Why does this man have dyspnoea and a swollen face?
Dr Mike Wyndham on how he uncovered the cause of this elderly man’s symptoms
This 73-year-old man was well known to us at the practice. He was the longstanding carer of his wife who suffers from multiple sclerosis.
She was now confined to a wheelchair and depended heavily on her husband.
He presented one morning with a complaint of shortness of breath, which was beginning to interfere with his ability to care for her.
People had started to comment that his face looked swollen and he wondered if this was linked to the headaches he was suffering from.
He had always enjoyed good heath and the only thing he was taking was lactulose for occasional constipation. He rarely drank alcohol and had been a 20-a-day smoker before giving up eight years previously.
Observation of the chest identified two key physical signs. Firstly, the JVP was elevated and did not pulsate and secondly there were prominent dilated veins on the chest wall, which, on questioning, had appeared in recent weeks. This made the likely diagnosis superior vena cava obstruction (SVCO). The question was what was the underlying cause.

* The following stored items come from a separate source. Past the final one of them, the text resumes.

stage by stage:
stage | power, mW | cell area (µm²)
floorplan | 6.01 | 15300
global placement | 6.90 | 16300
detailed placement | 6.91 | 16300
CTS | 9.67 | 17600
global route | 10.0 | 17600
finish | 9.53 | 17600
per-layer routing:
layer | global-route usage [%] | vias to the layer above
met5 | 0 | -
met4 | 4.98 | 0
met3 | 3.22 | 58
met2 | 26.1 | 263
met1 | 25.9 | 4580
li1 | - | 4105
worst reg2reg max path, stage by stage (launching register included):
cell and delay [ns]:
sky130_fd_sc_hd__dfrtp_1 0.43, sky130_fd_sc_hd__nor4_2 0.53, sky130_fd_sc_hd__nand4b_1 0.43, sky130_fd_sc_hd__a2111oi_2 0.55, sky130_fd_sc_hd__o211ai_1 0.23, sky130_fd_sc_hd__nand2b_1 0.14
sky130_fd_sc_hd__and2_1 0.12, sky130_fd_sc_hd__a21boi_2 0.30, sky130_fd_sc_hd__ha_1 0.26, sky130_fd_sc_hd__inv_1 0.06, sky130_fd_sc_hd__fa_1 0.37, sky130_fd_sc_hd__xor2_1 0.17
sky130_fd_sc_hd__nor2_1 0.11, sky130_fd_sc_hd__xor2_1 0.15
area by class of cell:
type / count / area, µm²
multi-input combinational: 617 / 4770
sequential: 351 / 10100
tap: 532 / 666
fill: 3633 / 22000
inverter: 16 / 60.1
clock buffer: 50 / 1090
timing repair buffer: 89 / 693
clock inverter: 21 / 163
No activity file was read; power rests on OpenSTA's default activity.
===== config.mk =====
export PLATFORM = sky130hd
export DESIGN_NAME = srtf_scheduler_unit
export DESIGN_NICKNAME = d
export VERILOG_FILES = /design/src/rtl/core/srtf_pkg.sv /design/src/rtl/core/srtf_ctrl.sv /design/src/rtl/core/srtf_datapath.sv /design/src/rtl/core/srtf_scheduler_unit.sv
export SDC_FILE = /design/constraint.sdc
export NUM_CORES = 1
export LEC_CHECK = 0
export ABC_AREA = 1
export BUFFER_PORTS_ARGS = -buffer_cell sky130_fd_sc_hd__buf_2
export CAP_MARGIN = 30
export CORE_MARGIN = 1.5
export CORE_UTILIZATION = 46
export DETAILED_ROUTE_END_ITERATION = 10
export GPL_TIMING_DRIVEN = 1
export PLACE_DENSITY_LB_ADDON = 0.1
export SLEW_MARGIN = 15
export SYNTH_ARGS = -nofsm -noshare
export SYNTH_HDL_FRONTEND = slang
export SYNTH_SLANG_ARGS = --single-unit
export TNS_END_PERCENT = 10

===== constraint.sdc =====
create_clock -name clk -period 7.3 [get_ports clk]
set_input_delay 1.095 -clock clk [delete_from_list [all_inputs] [get_ports clk]]
set_output_delay 1.095 -clock clk [all_outputs]
set_load 0.02 [all_outputs]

• Other malignancy (excluding lymphoma)
In the past, diseases such as tuberculosis or syphilis were a common cause of SVCO. Although these may still be common in some parts of the world, they are uncommon in the UK. Interventional medicine has meant that blood vessel access is required more often – such as dialysis catheters or pacemaker insertion. These may result in SVCO.
In view of this patient's medical history, this was not the problem. Lymphoma is the cause of SVCO in about 15% cases. There were certainly no abnormal glands to be felt and so this made the diagnosis less likely.
The vast majority of cases will be caused by bronchogenic carcinoma but metastatic lymph nodes pressing on the superior vena cava may always be a possibility. The smoking history made lung cancer most likely.
Getting on the right track
A chest X-ray showed a superior mediastinal mass. The biggest clue to the diagnosis came with the result of the renal function, which showed his sodium to be 126. This suggested a possible diagnosis of inappropriate ADH secretion. Small cell lung cancer may be associated with this biochemical change. This diagnosis was confirmed in hospital and treatment commenced.